Findable #1: (Meta)data are assigned with globally unique and persistent identifiers
One of the big problems with data concerns the ability to cite your own and other people’s data, and keep pointing to its exact location in cyberspace, because the location might change. This can be solved by using persistent identifiers. They work like a big index or registry where you assign a unique key (the identifier) to each data set. If someone tries to follow the identifier (often referred to as “resolving a persistent identifier”), the resolver will point to the correct web address (URL). If the URL changes – i.e. if data is moved –the one who made the key is responsible for providing the new location to the resolver. In this way, you do not end up in blind alleys of "page not found". That is why it is called persistent.
A DOI (Document Object Identifier) is an example of such an identifier and looks like this; 10.1234/abba (prefix/suffix). This can be resolved and points you to the URL. Most data repositories can issue and maintain DOIs or other persistent identifiers that you can use. Persistent identifiers usually contain some basic descriptive metadata such as title and author.

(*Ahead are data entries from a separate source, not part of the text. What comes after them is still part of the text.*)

[config.mk]
export PLATFORM = sky130hd
export DESIGN_NAME = mips_sc_sequencer
export DESIGN_NICKNAME = d
export VERILOG_FILES = /design/src/rtl/mips_sc_sequencer.sv
export SDC_FILE = /design/constraint.sdc
export NUM_CORES = 1
export LEC_CHECK = 0
export CAP_MARGIN = 30
export CELL_PAD_IN_SITES_DETAIL_PLACEMENT = 0
export CELL_PAD_IN_SITES_GLOBAL_PLACEMENT = 1
export CORE_UTILIZATION = 49
export DETAILED_ROUTE_END_ITERATION = 12
export DONT_BUFFER_PORTS = 1
export HOLD_SLACK_MARGIN = 0.05
export PLACE_DENSITY_LB_ADDON = 0.1
export SYNTH_ARGS = -nofsm -noshare
export SYNTH_HDL_FRONTEND = slang
export SYNTH_SLANG_ARGS = --single-unit
[constraint.sdc]
create_clock -name clk -period 5.3 [get_ports clk]
set_clock_uncertainty 0.2 [all_clocks]
set_input_delay 1.06 -clock clk [delete_from_list [all_inputs] [get_ports clk]]
set_output_delay 1.06 -clock clk [all_outputs]
set_load 0.05 [all_outputs]
### src/rtl/y_pc_fetch_if.sv
// ============================================================================
// y_pc_fetch_if : fetch-address handshake and redirect bus
// Revision: 1.0
// ============================================================================
`default_nettype none

interface y_pc_fetch_if #(
    parameter int WIDTH = 32
);
    logic             pc_valid;
    logic [WIDTH-1:0] pc;
    logic             pc_ready;
    logic             redirect_valid;
    logic [WIDTH-1:0] redirect_pc;

    modport master (
        output pc_valid,
        output pc,
        input  pc_ready,
        input  redirect_valid,
        input  redirect_pc
    );

    modport slave (
        input  pc_valid,
        input  pc,
        output pc_ready,
        output redirect_valid,
        output redirect_pc
    );
endinterface

`default_nettype wire

### src/rtl/y_pc_fetch.sv
// ============================================================================
// y_pc_fetch : PC register, next-PC select and valid/ready issue control
// Revision: 1.0
// ============================================================================
`default_nettype none

module y_pc_fetch #(
    parameter int               WIDTH    = 32,
    parameter logic [WIDTH-1:0] RESET_PC = '0,
    parameter int               STEP     = 4,
    parameter int               CNTW     = 16
) (
    input  wire logic            clk,
    input  wire logic            reset_n,
    input  wire logic            start_i,
    input  wire logic            halt_i,
    y_pc_fetch_if.master         bus,
    output logic [CNTW-1:0]      issued_o,
    output logic                 running_o
);

    localparam logic [WIDTH-1:0] STEP_W = WIDTH'(STEP);

    typedef enum logic [1:0] {
        IDLE   = 2'd0,
        RUN    = 2'd1,
        HALTED = 2'd2
    } state_t;

    state_t           state_q, state_d;
    logic             valid_q, valid_d;
    logic [WIDTH-1:0] pc_q, pc_d;
    logic [CNTW-1:0]  issued_q, issued_d;
    logic             fire;

    assign fire = valid_q & bus.pc_ready;

    always_comb begin
        state_d = state_q;
        case (state_q)
            IDLE:    if (start_i)             state_d = RUN;
            RUN:     if (halt_i)              state_d = HALTED;
            HALTED:  if (start_i && !halt_i)  state_d = RUN;
            default:                          state_d = IDLE;
        endcase

        // Redirect overrides the sequential step even when the old PC is accepted.
        if (bus.redirect_valid) begin
            pc_d = bus.redirect_pc;
        end else if (fire) begin
            pc_d = pc_q + STEP_W;
        end else begin
            pc_d = pc_q;
        end

        issued_d = issued_q + CNTW'(fire);
        valid_d  = (state_d == RUN);
    end

    always_ff @(posedge clk or negedge reset_n) begin
        if (!reset_n) begin
            state_q  <= IDLE;
            valid_q  <= 1'b0;
            pc_q     <= RESET_PC;
            issued_q <= '0;
        end else begin
            state_q  <= state_d;
            valid_q  <= valid_d;
            pc_q     <= pc_d;
            issued_q <= issued_d;
        end
    end

    assign bus.pc_valid = valid_q;
    assign bus.pc       = pc_q;
    assign issued_o     = issued_q;
    assign running_o    = valid_q;

endmodule

`default_nettype wire
### src/flat_wrapper.sv
// flat-port wrapper written by rule: the top's interface ports become plain ports
module y_pc_fetch_flat 
#(
    parameter int               WIDTH    = 32,
    parameter logic [WIDTH-1:0] RESET_PC = '0,
    parameter int               STEP     = 4,
    parameter int               CNTW     = 16
)
  (clk, reset_n, start_i, halt_i, issued_o, running_o, bus_pc_valid, bus_pc, bus_pc_ready, bus_redirect_valid, bus_redirect_pc);
  y_pc_fetch_if #(.WIDTH(WIDTH)) bus_i ();
  input  wire logic clk;
  input  wire logic reset_n;
  input  wire logic start_i;
  input  wire logic halt_i;
  output logic [CNTW-1:0] issued_o;
  output logic running_o;
  output wire logic [$bits(bus_i.pc_valid)-1:0] bus_pc_valid;
  output wire logic [$bits(bus_i.pc)-1:0] bus_pc;
  input wire logic [$bits(bus_i.pc_ready)-1:0] bus_pc_ready;
  input wire logic [$bits(bus_i.redirect_valid)-1:0] bus_redirect_valid;
  input wire logic [$bits(bus_i.redirect_pc)-1:0] bus_redirect_pc;
  assign bus_pc_valid = bus_i.pc_valid;
  assign bus_pc = bus_i.pc;
  assign bus_i.pc_ready = bus_pc_ready;
  assign bus_i.redirect_valid = bus_redirect_valid;
  assign bus_i.redirect_pc = bus_redirect_pc;
  y_pc_fetch #(.WIDTH(WIDTH), .RESET_PC(RESET_PC), .STEP(STEP), .CNTW(CNTW)) u_core (.clk(clk), .reset_n(reset_n), .start_i(start_i), .halt_i(halt_i), .bus(bus_i), .issued_o(issued_o), .running_o(running_o));
endmodule
### config.mk
export PLATFORM = sky130hd
export DESIGN_NAME = y_pc_fetch_flat
export DESIGN_NICKNAME = d
export VERILOG_FILES = /design/src/rtl/y_pc_fetch_if.sv /design/src/rtl/y_pc_fetch.sv /design/src/flat_wrapper.sv
export SDC_FILE = /design/constraint.sdc
export NUM_CORES = 1
export LEC_CHECK = 0
export ABC_CLOCK_PERIOD_IN_PS = 2350
export CAP_MARGIN = 10
export CELL_PAD_IN_SITES_DETAIL_PLACEMENT = 0
export CELL_PAD_IN_SITES_GLOBAL_PLACEMENT = 1
export CORE_AREA = 2 2 92 94
export DETAILED_ROUTE_END_ITERATION = 7
export DIE_AREA = 0 0 94 96
export GPL_ROUTABILITY_DRIVEN = 0
export PLACE_DENSITY = 0.79
export SLEW_MARGIN = 0
export SYNTH_ARGS = -nofsm -noshare
export SYNTH_HDL_FRONTEND = slang
export SYNTH_SLANG_ARGS = --single-unit
### constraint.sdc
create_clock -name clk -period 2.35 [get_ports clk]
set_input_delay 0.47 -clock clk [delete_from_list [all_inputs] [get_ports clk]]
set_output_delay 0.47 -clock clk [all_outputs]
set_load 0.02 [all_outputs]
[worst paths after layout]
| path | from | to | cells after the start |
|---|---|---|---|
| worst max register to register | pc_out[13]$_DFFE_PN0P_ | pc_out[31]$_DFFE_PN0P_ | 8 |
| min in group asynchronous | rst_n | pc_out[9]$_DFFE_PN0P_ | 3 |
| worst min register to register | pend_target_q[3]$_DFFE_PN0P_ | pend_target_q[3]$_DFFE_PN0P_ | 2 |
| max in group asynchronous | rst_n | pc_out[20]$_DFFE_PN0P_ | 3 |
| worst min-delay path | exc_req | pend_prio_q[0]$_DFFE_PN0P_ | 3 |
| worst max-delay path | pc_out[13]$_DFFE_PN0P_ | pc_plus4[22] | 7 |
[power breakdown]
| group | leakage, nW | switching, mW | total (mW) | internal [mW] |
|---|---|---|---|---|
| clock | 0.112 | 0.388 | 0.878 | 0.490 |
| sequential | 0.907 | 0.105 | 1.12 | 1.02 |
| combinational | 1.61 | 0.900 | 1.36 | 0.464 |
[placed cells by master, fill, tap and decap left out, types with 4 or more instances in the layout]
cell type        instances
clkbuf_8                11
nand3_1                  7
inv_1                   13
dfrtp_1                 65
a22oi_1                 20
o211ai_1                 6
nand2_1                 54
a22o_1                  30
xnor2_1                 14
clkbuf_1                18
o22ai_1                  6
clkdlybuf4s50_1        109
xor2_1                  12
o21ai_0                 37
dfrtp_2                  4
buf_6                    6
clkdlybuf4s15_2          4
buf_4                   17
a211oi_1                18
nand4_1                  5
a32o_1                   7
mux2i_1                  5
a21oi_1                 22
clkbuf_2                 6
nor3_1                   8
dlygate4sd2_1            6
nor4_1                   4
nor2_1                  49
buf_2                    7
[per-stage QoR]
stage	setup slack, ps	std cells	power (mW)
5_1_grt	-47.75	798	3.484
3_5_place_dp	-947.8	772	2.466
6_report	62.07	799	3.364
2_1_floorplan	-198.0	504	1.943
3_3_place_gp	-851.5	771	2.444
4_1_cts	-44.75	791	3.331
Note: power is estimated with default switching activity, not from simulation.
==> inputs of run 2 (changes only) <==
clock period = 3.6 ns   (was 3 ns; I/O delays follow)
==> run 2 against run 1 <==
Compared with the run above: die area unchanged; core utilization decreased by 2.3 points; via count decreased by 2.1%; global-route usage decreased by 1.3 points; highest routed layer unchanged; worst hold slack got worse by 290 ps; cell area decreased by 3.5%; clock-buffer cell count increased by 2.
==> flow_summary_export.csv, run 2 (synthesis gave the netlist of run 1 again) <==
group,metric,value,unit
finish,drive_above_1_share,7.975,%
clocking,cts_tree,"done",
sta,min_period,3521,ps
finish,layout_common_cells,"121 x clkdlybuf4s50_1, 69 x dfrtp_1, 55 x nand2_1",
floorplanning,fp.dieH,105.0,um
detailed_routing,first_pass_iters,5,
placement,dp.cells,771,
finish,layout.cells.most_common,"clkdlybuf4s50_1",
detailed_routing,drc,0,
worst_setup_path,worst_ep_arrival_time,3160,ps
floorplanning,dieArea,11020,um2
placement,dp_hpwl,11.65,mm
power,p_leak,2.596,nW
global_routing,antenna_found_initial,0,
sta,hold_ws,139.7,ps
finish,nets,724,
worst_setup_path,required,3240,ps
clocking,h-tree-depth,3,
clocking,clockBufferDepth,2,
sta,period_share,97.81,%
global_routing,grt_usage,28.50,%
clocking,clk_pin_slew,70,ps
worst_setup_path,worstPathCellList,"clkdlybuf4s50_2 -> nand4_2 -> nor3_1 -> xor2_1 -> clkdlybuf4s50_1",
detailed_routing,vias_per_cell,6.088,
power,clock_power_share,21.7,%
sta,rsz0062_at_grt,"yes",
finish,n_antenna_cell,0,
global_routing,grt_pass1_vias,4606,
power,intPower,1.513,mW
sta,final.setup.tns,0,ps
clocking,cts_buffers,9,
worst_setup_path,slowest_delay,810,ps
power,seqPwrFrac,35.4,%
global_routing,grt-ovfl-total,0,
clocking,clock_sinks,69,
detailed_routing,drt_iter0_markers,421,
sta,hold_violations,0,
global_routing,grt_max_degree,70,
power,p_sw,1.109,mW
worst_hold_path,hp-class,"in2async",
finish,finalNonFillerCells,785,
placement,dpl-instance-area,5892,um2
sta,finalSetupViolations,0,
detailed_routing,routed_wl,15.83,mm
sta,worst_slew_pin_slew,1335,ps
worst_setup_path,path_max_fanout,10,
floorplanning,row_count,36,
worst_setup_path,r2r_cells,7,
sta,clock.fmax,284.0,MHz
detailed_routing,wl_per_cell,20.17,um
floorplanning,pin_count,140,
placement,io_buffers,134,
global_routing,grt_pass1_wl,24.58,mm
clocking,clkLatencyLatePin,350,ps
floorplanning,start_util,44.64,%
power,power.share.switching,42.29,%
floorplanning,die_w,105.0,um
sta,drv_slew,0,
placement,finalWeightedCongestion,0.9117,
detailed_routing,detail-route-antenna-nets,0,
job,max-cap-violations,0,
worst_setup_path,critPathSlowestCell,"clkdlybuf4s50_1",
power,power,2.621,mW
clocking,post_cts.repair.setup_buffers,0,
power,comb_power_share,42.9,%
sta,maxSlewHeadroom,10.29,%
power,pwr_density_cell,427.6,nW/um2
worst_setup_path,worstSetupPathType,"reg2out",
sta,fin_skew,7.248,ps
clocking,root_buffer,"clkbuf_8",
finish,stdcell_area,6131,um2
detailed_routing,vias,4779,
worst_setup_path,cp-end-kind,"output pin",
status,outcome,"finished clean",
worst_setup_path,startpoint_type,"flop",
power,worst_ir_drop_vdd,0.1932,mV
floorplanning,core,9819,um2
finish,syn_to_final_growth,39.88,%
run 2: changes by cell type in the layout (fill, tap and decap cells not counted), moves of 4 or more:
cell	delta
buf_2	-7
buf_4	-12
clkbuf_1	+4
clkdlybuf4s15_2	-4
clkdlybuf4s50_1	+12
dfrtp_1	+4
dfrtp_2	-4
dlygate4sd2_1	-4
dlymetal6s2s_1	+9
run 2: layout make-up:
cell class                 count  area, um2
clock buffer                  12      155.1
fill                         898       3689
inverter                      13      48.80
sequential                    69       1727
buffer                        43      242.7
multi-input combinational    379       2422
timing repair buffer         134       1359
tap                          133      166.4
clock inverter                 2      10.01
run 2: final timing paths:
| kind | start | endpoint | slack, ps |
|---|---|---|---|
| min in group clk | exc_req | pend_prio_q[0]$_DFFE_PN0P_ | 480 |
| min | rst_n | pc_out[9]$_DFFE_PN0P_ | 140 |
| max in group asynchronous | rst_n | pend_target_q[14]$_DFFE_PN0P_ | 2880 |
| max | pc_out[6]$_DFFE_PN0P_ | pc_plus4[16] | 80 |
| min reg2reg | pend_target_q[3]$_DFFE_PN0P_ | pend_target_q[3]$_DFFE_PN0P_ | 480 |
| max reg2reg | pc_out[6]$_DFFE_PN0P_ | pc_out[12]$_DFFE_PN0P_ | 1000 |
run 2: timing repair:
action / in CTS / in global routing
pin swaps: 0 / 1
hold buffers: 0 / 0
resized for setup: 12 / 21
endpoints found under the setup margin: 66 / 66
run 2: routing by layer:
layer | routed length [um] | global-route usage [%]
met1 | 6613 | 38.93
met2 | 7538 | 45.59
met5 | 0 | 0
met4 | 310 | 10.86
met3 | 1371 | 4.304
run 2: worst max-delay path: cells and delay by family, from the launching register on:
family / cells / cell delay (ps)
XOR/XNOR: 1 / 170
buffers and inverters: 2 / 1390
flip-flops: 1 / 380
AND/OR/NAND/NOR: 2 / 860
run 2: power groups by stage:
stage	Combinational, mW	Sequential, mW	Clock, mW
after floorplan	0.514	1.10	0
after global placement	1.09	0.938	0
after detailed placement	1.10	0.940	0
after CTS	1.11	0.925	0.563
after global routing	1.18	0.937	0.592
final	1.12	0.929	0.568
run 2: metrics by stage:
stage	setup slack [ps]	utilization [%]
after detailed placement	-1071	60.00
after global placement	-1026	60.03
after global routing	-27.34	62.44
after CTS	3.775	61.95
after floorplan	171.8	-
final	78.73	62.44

Other persistent identifiers are used to prevent ambiguity, e.g. giving a person a number instead of a name. This solves the problem of distinguishing Sam Smith from Sam Smith - yes, there is more than one person with that name! ORCID is an example of a service, where a person is assigned a unique code for further reference, e.g. '0000-0002-1825-0097' that will point to one - and only one - person.
Findable #2: Data is described with rich metadata
When humans and machines look for data, metadata are often the first point of contact, as they are usually indexed in search engines etc. It is often the metadata that determine whether the data set they describe is perceived as relevant or not for a given usage scenario.
If you asked a human being, the same query words they would use to find a data set should be available in the metadata. This is metadata about the context and/or prerequisites for the data set, quality issues etc., as well as a number of discipline-specific data, e.g. sample size, equipment etc. This also includes details about the data set that may not be important to you, but could somehow be used to make your data findable outside your own discipline. So, try to think outside the box when adding metadata to your data.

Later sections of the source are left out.